● ACTIVITY
Nothing but the exact lines from the one containing "st_t21 | step;" through the last line of the records below belongs in your answer.

-------- DATASET EXTRACT

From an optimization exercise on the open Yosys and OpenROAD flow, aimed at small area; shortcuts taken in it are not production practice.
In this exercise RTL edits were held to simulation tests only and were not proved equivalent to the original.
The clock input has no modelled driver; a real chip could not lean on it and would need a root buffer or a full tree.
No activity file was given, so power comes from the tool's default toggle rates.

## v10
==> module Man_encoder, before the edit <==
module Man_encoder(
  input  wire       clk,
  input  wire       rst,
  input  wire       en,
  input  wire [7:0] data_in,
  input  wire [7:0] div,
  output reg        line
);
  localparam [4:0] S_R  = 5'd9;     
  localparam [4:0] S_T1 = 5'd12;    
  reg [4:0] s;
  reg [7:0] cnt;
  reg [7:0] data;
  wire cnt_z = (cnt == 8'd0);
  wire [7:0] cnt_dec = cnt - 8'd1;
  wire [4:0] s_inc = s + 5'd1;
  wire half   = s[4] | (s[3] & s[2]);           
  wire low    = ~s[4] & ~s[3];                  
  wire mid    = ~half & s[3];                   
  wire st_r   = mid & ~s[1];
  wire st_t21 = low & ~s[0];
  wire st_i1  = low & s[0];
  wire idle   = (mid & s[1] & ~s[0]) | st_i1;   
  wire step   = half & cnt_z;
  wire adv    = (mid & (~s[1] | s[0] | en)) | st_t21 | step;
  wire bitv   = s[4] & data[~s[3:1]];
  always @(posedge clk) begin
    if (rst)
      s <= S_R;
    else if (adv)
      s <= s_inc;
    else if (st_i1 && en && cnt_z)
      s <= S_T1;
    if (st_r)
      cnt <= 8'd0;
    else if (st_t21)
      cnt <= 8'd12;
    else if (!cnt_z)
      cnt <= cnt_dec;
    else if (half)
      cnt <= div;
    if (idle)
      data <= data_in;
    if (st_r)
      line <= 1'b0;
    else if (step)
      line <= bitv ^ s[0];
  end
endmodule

----------------

● RESPONSE FOR THIS EXERCISE
  wire adv    = (mid & (~s[1] | s[0] | en)) | st_t21 | step;
  wire bitv   = s[4] & data[~s[3:1]];
  always @(posedge clk) begin
    if (rst)
      s <= S_R;
    else if (adv)
      s <= s_inc;
    else if (st_i1 && en && cnt_z)
      s <= S_T1;
    if (st_r)
      cnt <= 8'd0;
    else if (st_t21)
      cnt <= 8'd12;
    else if (!cnt_z)
      cnt <= cnt_dec;
    else if (half)
      cnt <= div;
    if (idle)
      data <= data_in;
    if (st_r)
      line <= 1'b0;
    else if (step)
      line <= bitv ^ s[0];
  end
endmodule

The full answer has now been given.